= EXERCISE DESCRIPTION =
For the entries below, the result should be an exact transcription of the lines from the one with "export DETAILED_ROUTE_END_ITERATION = 6" up to and including the one with "set_input_delay 0.32 -clock", and only those.
┄┄┄┄┄┄
<file path="src/rtl/ser_fifo.sv">
// ser_fifo: buffered 8N1 RS-232 port for the RISC5 I/O space, 16-deep FIFOs each way.
// Ports: clk, rst_n (async, active-low); bus stb/we/addr/data_in/data_out/ack;
//        irq (level); rxd (async serial in); txd (serial out, idle high).

module ser_fifo_buf #(
    parameter int DEPTH_LOG2 = 4
) (
    input  logic                  clk,
    input  logic                  rst_n,
    input  logic                  flush,
    input  logic                  push,
    input  logic                  pop,
    input  logic [7:0]            wdata,
    output logic [7:0]            rdata,
    output logic [DEPTH_LOG2:0]   count,
    output logic                  empty,
    output logic                  full
);
    localparam int DEPTH = 1 << DEPTH_LOG2;

    logic [7:0]            mem [DEPTH];
    logic [DEPTH_LOG2-1:0] wp;
    logic [DEPTH_LOG2-1:0] rp;
    logic                  do_push;
    logic                  do_pop;

    assign empty   = (count == '0);
    assign full    = count[DEPTH_LOG2];
    assign do_pop  = pop & ~empty;
    // a pop on the same edge frees the slot, so a full FIFO still accepts
    assign do_push = push & (~full | do_pop);
    assign rdata   = mem[rp];

    always_ff @(posedge clk) begin
        if (do_push)
            mem[wp] <= wdata;
    end

    always_ff @(posedge clk or negedge rst_n) begin
        if (!rst_n) begin
            wp    <= '0;
            rp    <= '0;
            count <= '0;
        end else if (flush) begin
            wp    <= '0;
            rp    <= '0;
            count <= '0;
        end else begin
            if (do_push)
                wp <= wp + 1'b1;
            if (do_pop)
                rp <= rp + 1'b1;
            if (do_push & ~do_pop)
                count <= count + 1'b1;
            else if (do_pop & ~do_push)
                count <= count - 1'b1;
        end
    end
endmodule

module ser_fifo #(
    parameter int CLK_FREQ   = 50000000,
    parameter int BAUD       = 115200,
    parameter int DEPTH_LOG2 = 4
) (
    input  logic        clk,
    input  logic        rst_n,
    input  logic        stb,
    input  logic        we,
    input  logic        addr,
    input  logic [31:0] data_in,
    output logic [31:0] data_out,
    output logic        ack,
    output logic        irq,
    input  logic        rxd,
    output logic        txd
);
    localparam int DIV = CLK_FREQ / BAUD;
    localparam int TW  = $clog2(DIV + 1);
    localparam int CW  = DEPTH_LOG2 + 1;
    localparam logic [TW-1:0] T_FULL = TW'(DIV - 1);
    localparam logic [TW-1:0] T_HALF = TW'(DIV / 2 - 1);

    typedef enum logic [1:0] {S_IDLE, S_START, S_DATA, S_STOP} st_t;

    // bus decode; side effects only on the acknowledged edge
    logic act;
    logic wr_data;
    logic wr_ctrl;
    logic rd_pop;
    logic rd_ok;
    logic flush;

    assign act     = stb & ack;
    assign wr_data = act & we & ~addr;
    assign wr_ctrl = act & we & addr;
    // pop only if the value returned one cycle earlier was a real byte
    assign rd_pop  = act & ~we & ~addr & rd_ok;
    assign flush   = wr_ctrl & data_in[3];

    logic unused_ok;
    assign unused_ok = ^data_in[31:8];

    // FIFOs
    logic [7:0]    tx_head;
    logic [7:0]    rx_head;
    logic [7:0]    rx_sh;
    logic [CW-1:0] tx_count;
    logic [CW-1:0] rx_count;
    logic          tx_empty;
    logic          tx_full;
    logic          rx_empty;
    logic          rx_full;
    logic          tx_pop;
    logic          rx_push;

    ser_fifo_buf #(.DEPTH_LOG2(DEPTH_LOG2)) u_tx (
        .clk   (clk),
        .rst_n (rst_n),
        .flush (flush),
        .push  (wr_data),
        .pop   (tx_pop),
        .wdata (data_in[7:0]),
        .rdata (tx_head),
        .count (tx_count),
        .empty (tx_empty),
        .full  (tx_full)
    );

    ser_fifo_buf #(.DEPTH_LOG2(DEPTH_LOG2)) u_rx (
        .clk   (clk),
        .rst_n (rst_n),
        .flush (flush),
        .push  (rx_push),
        .pop   (rd_pop),
        .wdata (rx_sh),
        .rdata (rx_head),
        .count (rx_count),
        .empty (rx_empty),
        .full  (rx_full)
    );

    // control / status
    logic rx_ie;
    logic tx_ie;
    logic rx_overrun;
    logic frame_err;
    logic tx_idle;
    logic rx_bad;
    logic [31:0] status;

    st_t tx_st;

    assign tx_idle = tx_empty & (tx_st == S_IDLE);

    always_comb begin
        status        = '0;
        status[0]     = ~rx_empty;
        status[1]     = ~tx_full;
        status[2]     = rx_overrun;
        status[3]     = frame_err;
        status[4]     = tx_idle;
        status[8]     = rx_ie;
        status[9]     = tx_ie;
        status[20:16] = 5'(rx_count);
        status[28:24] = 5'(tx_count);
    end

    always_ff @(posedge clk or negedge rst_n) begin
        if (!rst_n) begin
            ack        <= 1'b0;
            data_out   <= '0;
            rd_ok      <= 1'b0;
            rx_ie      <= 1'b0;
            tx_ie      <= 1'b0;
            rx_overrun <= 1'b0;
            frame_err  <= 1'b0;
            irq        <= 1'b0;
        end else begin
            ack   <= stb & ~ack;
            rd_ok <= stb & ~ack & ~we & ~addr & ~rx_empty;
            if (stb & ~ack & ~we) begin
                if (addr)
                    data_out <= status;
                else if (rx_empty)
                    data_out <= '0;
                else
                    data_out <= {24'b0, rx_head};
            end else begin
                data_out <= '0;
            end
            if (wr_ctrl) begin
                rx_ie <= data_in[0];
                tx_ie <= data_in[1];
            end
            if (rx_push & rx_full & ~rd_pop)
                rx_overrun <= 1'b1;
            else if (wr_ctrl & data_in[2])
                rx_overrun <= 1'b0;
            if (rx_bad)
                frame_err <= 1'b1;
            else if (wr_ctrl & data_in[2])
                frame_err <= 1'b0;
            irq <= (rx_ie & ~rx_empty) | (tx_ie & (tx_count == '0));
        end
    end

    // transmitter; txd trails the state by one edge
    logic [7:0]    tx_sh;
    logic [TW-1:0] tx_t;
    logic [2:0]    tx_n;

    // reload straight out of the stop bit so back-to-back bytes have no gap
    assign tx_pop = ~tx_empty &
                    ((tx_st == S_IDLE) |
                     ((tx_st == S_STOP) & (tx_t == T_FULL)));

    always_ff @(posedge clk or negedge rst_n) begin
        if (!rst_n) begin
            tx_st <= S_IDLE;
            txd   <= 1'b1;
            tx_sh <= '0;
            tx_t  <= '0;
            tx_n  <= '0;
        end else begin
            unique case (tx_st)
                S_IDLE: begin
                    txd  <= 1'b1;
                    tx_t <= '0;
                    if (tx_pop) begin
                        tx_sh <= tx_head;
                        tx_st <= S_START;
                    end
                end
                S_START: begin
                    txd <= 1'b0;
                    if (tx_t == T_FULL) begin
                        tx_t  <= '0;
                        tx_n  <= '0;
                        tx_st <= S_DATA;
                    end else begin
                        tx_t <= tx_t + 1'b1;
                    end
                end
                S_DATA: begin
                    txd <= tx_sh[0];
                    if (tx_t == T_FULL) begin
                        tx_t  <= '0;
                        tx_sh <= tx_sh >> 1;
                        tx_n  <= tx_n + 1'b1;
                        if (tx_n == 3'd7)
                            tx_st <= S_STOP;
                    end else begin
                        tx_t <= tx_t + 1'b1;
                    end
                end
                S_STOP: begin
                    txd <= 1'b1;
                    if (tx_t == T_FULL) begin
                        tx_t <= '0;
                        if (tx_pop) begin
                            tx_sh <= tx_head;
                            tx_st <= S_START;
                        end else begin
                            tx_st <= S_IDLE;
                        end
                    end else begin
                        tx_t <= tx_t + 1'b1;
                    end
                end
            endcase
        end
    end

    // receiver
    logic          rx_s1;
    logic          rx_s;
    logic          rx_q;
    logic          rx_fall;
    logic          rx_wait;
    logic          rx_smp;
    st_t           rx_st;
    logic [TW-1:0] rx_t;
    logic [2:0]    rx_n;

    assign rx_fall = rx_q & ~rx_s;
    assign rx_smp  = (rx_st == S_STOP) & ~rx_wait & (rx_t == T_FULL);
    assign rx_push = rx_smp & rx_s;
    assign rx_bad  = rx_smp & ~rx_s;

    always_ff @(posedge clk or negedge rst_n) begin
        if (!rst_n) begin
            rx_s1   <= 1'b1;
            rx_s    <= 1'b1;
            rx_q    <= 1'b1;
            rx_st   <= S_IDLE;
            rx_t    <= '0;
            rx_n    <= '0;
            rx_sh   <= '0;
            rx_wait <= 1'b0;
        end else begin
            rx_s1 <= rxd;
            rx_s  <= rx_s1;
            rx_q  <= rx_s;
            unique case (rx_st)
                S_IDLE: begin
                    rx_t <= '0;
                    if (rx_fall)
                        rx_st <= S_START;
                end
                S_START: begin
                    if (rx_t == T_HALF) begin
                        rx_t <= '0;
                        rx_n <= '0;
                        // a glitch that is high again at mid-bit is no start
                        rx_st <= rx_s ? S_IDLE : S_DATA;
                    end else begin
                        rx_t <= rx_t + 1'b1;
                    end
                end
                S_DATA: begin
                    if (rx_t == T_FULL) begin
                        rx_t  <= '0;
                        rx_sh <= {rx_s, rx_sh[7:1]};
                        rx_n  <= rx_n + 1'b1;
                        if (rx_n == 3'd7)
                            rx_st <= S_STOP;
                    end else begin
                        rx_t <= rx_t + 1'b1;
                    end
                end
                S_STOP: begin
                    if (rx_wait) begin
                        // hold off until the line is idle after a break
                        if (rx_s) begin
                            rx_wait <= 1'b0;
                            rx_st   <= S_IDLE;
                        end
                    end else if (rx_t == T_FULL) begin
                        rx_t <= '0;
                        if (rx_s)
                            rx_st <= S_IDLE;
                        else
                            rx_wait <= 1'b1;
                    end else begin
                        rx_t <= rx_t + 1'b1;
                    end
                end
            endcase
        end
    end
endmodule

</file>
<file path="config.mk">
export PLATFORM = sky130hd
export DESIGN_NAME = ser_fifo
export DESIGN_NICKNAME = d
export VERILOG_FILES = /design/src/rtl/ser_fifo.sv
export SDC_FILE = /design/constraint.sdc
export NUM_CORES = 1
export LEC_CHECK = 0
export CAP_MARGIN = 5
export CORE_UTILIZATION = 50
export CTS_CLUSTER_SIZE = 28
export DETAILED_ROUTE_END_ITERATION = 6
export PLACE_DENSITY = 0.71
export SLEW_MARGIN = 10
export SYNTH_ARGS = -nofsm -noshare
export SYNTH_HDL_FRONTEND = slang
export SYNTH_SLANG_ARGS = --single-unit
</file>
<file path="constraint.sdc">
create_clock -name clk -period 3.2 [get_ports clk]
set_input_delay 0.32 -clock clk [delete_from_list [all_inputs] [get_ports clk]]
set_output_delay 0.32 -clock clk [all_outputs]
set_load 0.01 [all_outputs]
</file>
=== Word-level counts from Yosys, hierarchy flattened ===
Memory sizes are Yosys's and may differ from the RTL's.
Cells that the tools add are included.

* Register bits after elaboration: 114
* Memory bits (writable): 256
* Input port bits: 38
* Output and inout port bits: 35
* Word-level logic and storage cells: 197
* Memories: 2

{| class="wikitable"
|+ Memory list
! name !! depth !! bits a word !! rd ports !! clocked after memory_dff !! write ports !! RTL line !! source
|-
| u_rx.mem || 16 || 8 || 1 || 0 || 1 || 21 || <nowiki>logic [7:0] mem [DEPTH];</nowiki>
|-
| u_tx.mem || 16 || 8 || 1 || 0 || 1 || 21 ||
|}

* Add/subtract/negate cells: 12
* Equality and inequality tests: 22
* Muxes and demuxes: 60
* Bitwise logic cells: 51
* Reduce and logical (&&, ||, !) cells: 23

{| class="wikitable"
|+ Operators by type and width
! cell !! count
|-
| $mux W9 || 4
|-
| $pmux W9 S4 || 1
|-
| $and A1 B1 Y1 || 33
|-
| $mux W32 || 1
|-
| $mux W4 || 8
|-
| $mux W8 || 4
|-
| $mux W5 || 6
|-
| $mux W29 || 1
|-
| $mux W2 || 13
|-
| $pmux W8 S3 || 1
|-
| $add A9 B1 Y9 const B || 2
|-
| $eq A9 B9 Y1 const B || 2
|-
| $pmux W9 S2 || 1
|-
| $add A4 B1 Y4 const B || 4
|-
| $ne A2 B2 Y1 const B || 8
|-
| $pmux W2 S4 || 2
|-
| $reduce_bool A2 Y1 || 8
|-
| $not A1 Y1 || 14
|-
| $mux W3 || 4
|-
| $pmux W3 S2 || 2
|-
| $mux W1 || 11
|-
| $add A5 B1 Y5 const B || 2
|-
| $logic_not A5 Y1 || 2
|-
| $reduce_and A5 Y1 || 2
|-
| 16 further kinds || 32
|}

=== Longest topological paths before layout ===
Gate-level depths: netlist of run 1.

* Depth after elaboration: 12
* Gate-level depth with buffers: 13
* Mapped depth without buffers: 12

=== Hierarchy ===
A second synthesis of run 1 with hierarchy kept.

* Cells, all modules: 944
* Area total of the unflattened synthesis: 15250.9 µm²

{| class="wikitable"
|+ By module, submodules not included
! module !! times used !! cells each !! area an instance (µm²) !! seq. area each (µm²)
|-
| ser_fifo_buf || 2 || 313 || 5815.6 || 4169.0
|-
| ser_fifo || 1 || 318 || 3619.7 || 1906.8
|}

=== Worst setup path after synthesis of run 1 ===
Ideal clock, no wire load.

* Path kind: reg2reg
* Start point: reg tx_t[0]
* End point: reg u_tx.count[4]
* Setup time: 0.082 ns
* Data arrival time: 3.021 ns
* Required time: 3.118 ns
* Slack: 0.097 ns
* Cell stages (with the launch flop): 13
* Buffers on the path: 1
* Period minus slack after synthesis: 3.103 ns
* Path through: dfrtp_1 -> ha_1 -> and4b_1 -> buf_2 -> a31o_2 -> a211oi_2 -> inv_1 -> fa_1 -> a21o_1 -> a21oi_1 -> nand2_1 -> or3_1 -> a31oi_1

* Longest elaborated chain between the ends: 10
* Elaborated cells on any way between the ends: 14
* Those cells by class: 1 x eq/ne; 2 x mux; 10 x bitwise; 1 x reduce/logical

{| class="wikitable"
|+ Ends and longest elaborated chain
! item !! RTL line !! source
|-
| start, declared || 210 || <nowiki>logic [TW-1:0] tx_t;</nowiki>
|-
| start signal, assigned || 242 || <nowiki>tx_t <= tx_t + 1'b1;</nowiki>
|-
| start signal, assigned || 254 || <nowiki>tx_t <= tx_t + 1'b1;</nowiki>
|-
| start signal, assigned || 268 || <nowiki>tx_t <= tx_t + 1'b1;</nowiki>
|-
| $eq A9 B9 Y1 * || 216 || <nowiki>((tx_st == S_STOP) & (tx_t == T_FULL)));</nowiki>
|-
| $and A1 B1 Y1 * || 216 ||
|-
| $or A1 B1 Y1 * || 215 || <nowiki>((tx_st == S_IDLE) |</nowiki>
|-
| $and A1 B1 Y1 * || 214 || <nowiki>assign tx_pop = ~tx_empty &</nowiki>
|-
| $and A1 B1 Y1 * || 29 || <nowiki>assign do_pop = pop & ~empty;</nowiki>
|-
| $or A1 B1 Y1 || 31 || <nowiki>assign do_push = push & (~full | do_pop);</nowiki>
|-
| $and A1 B1 Y1 || 31 ||
|-
| $and A1 B1 Y1 or $not A1 Y1 (tied branches) || 53, 55 ||
|-
| $mux W5 or $and A1 B1 Y1 (tied branches) || 53, 55 ||
|-
| $mux W5 or $reduce_bool A3 Y1 (tied branches) || n/a ||
|-
| end signal, assigned || 54 || <nowiki>count <= count + 1'b1;</nowiki>
|-
| end signal, assigned || 56 || <nowiki>count <= count - 1'b1;</nowiki>
|-
| end, declared || 15 || <nowiki>output logic [DEPTH_LOG2:0] count,</nowiki>
|}

Every way passes the cells marked *; elsewhere a longest branch is shown, timed or not.
A chain may end at the register's enable or synchronous reset.

=== Worst setup path after layout of run 1 ===
* Start point: reg u_tx.count[1]
* End point: reg u_tx.count[4]

* Longest elaborated chain between the ends: 9
* Elaborated cells on any way between the ends: 16
* Those cells by class: 2 x add/sub; 3 x mux; 9 x bitwise; 2 x reduce/logical

{| class="wikitable"
|+ Ends and longest elaborated chain
! item !! RTL line !! source
|-
| $logic_not A5 Y1 || 27 || <nowiki>assign empty = (count == '0);</nowiki>
|-
| $not A1 Y1 || 29, 214 ||
|-
| $and A1 B1 Y1 || 214 ||
|-
| $and A1 B1 Y1 || 29 ||
|-
| $or A1 B1 Y1 || 31 ||
|-
| $and A1 B1 Y1 || 31 ||
|-
| $and A1 B1 Y1 or $not A1 Y1 (tied branches) || 53, 55 ||
|-
| $mux W5 or $and A1 B1 Y1 (tied branches) || 53, 55 ||
|-
| $mux W5 or $reduce_bool A3 Y1 (tied branches) || n/a ||
|}

Several ways; a longest one is shown, not always the timed one. The select of a mux whose other input is x is not followed.

==> impl_results.md, run 1 <==
* Wirelength per Cell at 19.7 um
* DPL Wire Length at 18.1 mm
* Startpoint Class: flop
* Post-Syn Instances at 931
* Largest net degree at the start of global routing at 57
* Slew Viols, Final at 0
* Tot Pwr at 9.37 mW
* # IOs at 73
* Routability Congestion at 0.820
* Final min period at 2.98 ns
* Die area at 30900 um^2
* Starting density of the core at 0.509
* Status: completed
* Max-cap viol count at 0
* Critical Path End Type: flop
* Die height at 176 um
* CTS tree: built
* Area delta synth->final at 13.8%
* Reg2Reg Launch Point: u_tx.count[1]
* Detailed-route DRC error count at 0
* Asr flop ratio synth at 0.285
* Maximum VDD drop at 0.000313 V
* Drt pass-1 iters at 5
* Post-Syn Area at 15100 um^2
* Core footprint at 29600 um^2
* Grt peak-use layer: met2
* Post-Syn Area per Cell at 16.2 um^2
* Largest family of logic cells by synthesized area: multiplexers
* Met3 GRT Util at 0.0320
* Required @ worst endpoint at 3.64 ns
* Cts repair resizes at 0
* Top cell type's share of synthesized area at 0.510
* Number of synthesized flops with an enable pin at 256
* Yosys warnings at 0
* Worst-path fanout max at 5
* P_leak at 6.49 nW
* Clk slew on worst S/H paths at 0.06 ns
* Simple-gate portion of the synthesized area at 0.0793
* Adder-cell share of the synthesized area at 0.0275
* Fin util at 0.579
* TritonCTS Buffers at 36
* RSZ-0062 raised after global routing: false
* Reg-to-reg slack, setup at 0.22 ns
* Ant. Diodes at 0
* Grt total ovfl at 0
* Die Wd at 176 um
* GR Layer Usage met2 at 0.324
* Critical Path Source: u_tx.count[1]
* Vias at 7912
* Final Hold Vio Count at 0
* Starting DRT DRC Count at 623
* F_max at 0.336 GHz
* Layout net count at 1072
* Count leader, synth: edfxtp_1
* Top post-synthesis cells by count: 256 x edfxtp_1, 98 x dfrtp_1, 68 x mux4_2, 64 x nor2_1, 44 x nand2_1
* Synth unique cells at 70
* Bufs on Longest Clock Path at 3
* M1 GR Usage at 0.245
* Vias in the first global route at 7972
* Root Buffer: clkbuf_16
* CP Class: reg2reg
* Worst slew pin tran at 0.783 ns
* Yosys top cell by area: edfxtp_1
* Initial antenna violation count at 0
* Port buffer count at 36
* Clk_lat worst skew at 0.52 ns
* # H-tree levels at 2
* Synth Area in Compound Gates at 0.0446
* Register area share after synthesis at 0.679
* Hold_sp: rxd
* Mux contribution to synthesized area at 0.127
* Setup-failing EPs final at 0
* DR vias/cell at 5.57
* DRT antenna net count at 0
* Fin crit share at 0.931
* Layout cells sized above 1 at 0.194
* Top cells by area, synth: edfxtp_1 51%, dfrtp_1 16%, mux4_2 10%, ha_1 2.5%, nor2_1 1.6%
* Worst Path Arrival at 3.42 ns
* First-pass GRT wire length at 44.3 mm
* Number of synthesized register bits at 358
* # rows at 63
* Slew margin rel. at 0.474
* Final wirelength at 27.9 mm
* Final setup TNS at 0 ns
* Worst min path class: in2reg
* Clock sinks at 358
* Pwr dens at 546 nW/um^2
* Synth Area in XOR/XNOR at 0.0163
* Tot GR Track Use at 0.188
* Top FF cell, synth: edfxtp_1
* Worst Skew at 0.0139 ns
## cell type report
type                            count  area [um^2]
Sequential cell                   358        10200
Multi-Input combinational cell    501         4490
Tap cell                          390          488
Clock buffer                       48          977
Clock inverter                     18          118
Timing Repair Buffer               78          738
Fill cell                        2261        12500
Inverter                           27          101
## cell usage in the layout, fill, tap and decap left out, types with 8 or more instances in the layout
cell               n
nor3_1            14
nand2_1           44
conb_1            12
a22o_1             8
mux2i_1           14
a31oi_1            9
and3_1             9
nor2_1            64
mux4_2            68
o21ai_0           10
dfrtp_1           96
inv_1             23
and2_1            30
mux2_2            21
edfxtp_1         256
ha_1              30
clkbuf_16         37
nand3_1           21
clkbuf_1          10
clkdlybuf4s50_1   35
clkinv_2           8
buf_4             37
a21oi_1           23
xnor2_1           15
xor2_1            13
## worst max-delay path, cell delays in order (launching register included)
cell and delay, ns:
dfrtp_1 0.42, or2_1 0.27, or4_4 0.46, a211oi_2 0.22
inv_1 0.15, fa_1 0.42, a21o_1 0.20, a21oi_1 0.19
nand2_1 0.09, or3_1 0.31, a31oi_1 0.16
## power by group
| group | switching (mW) | leakage, nW | internal [mW] |
|---|---|---|---|
| Clock | 1.67 | 0.539 | 2.24 |
| Combinational | 0.205 | 1.97 | 0.164 |
| Sequential | 0.0798 | 3.98 | 5.01 |
| Total | 1.95 | 6.49 | 7.42 |
## metal layers
layer  routed length, um  vias to the layer above
li1                    -                     3666
met4                 563                        0
met5                   0                        -
met3                1200                       41
met2               14500                      154
met1               11600                     4051
## final timing paths
kind | cells after the start | endpoint
max reg2reg | 10 | u_tx.count[4]
max | 10 | u_tx.count[4]
max in group asynchronous | 3 | txd
min reg2reg | 0 | rx_s
min in group asynchronous | 2 | rx_n[2]
min | 1 | rx_s1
┄┄┄┄┄┄
= ANSWER TO THIS PROBLEM =
export DETAILED_ROUTE_END_ITERATION = 6
export PLACE_DENSITY = 0.71
export SLEW_MARGIN = 10
export SYNTH_ARGS = -nofsm -noshare
export SYNTH_HDL_FRONTEND = slang
export SYNTH_SLANG_ARGS = --single-unit
</file>
<file path="constraint.sdc">
create_clock -name clk -period 3.2 [get_ports clk]
set_input_delay 0.32 -clock clk [delete_from_list [all_inputs] [get_ports clk]]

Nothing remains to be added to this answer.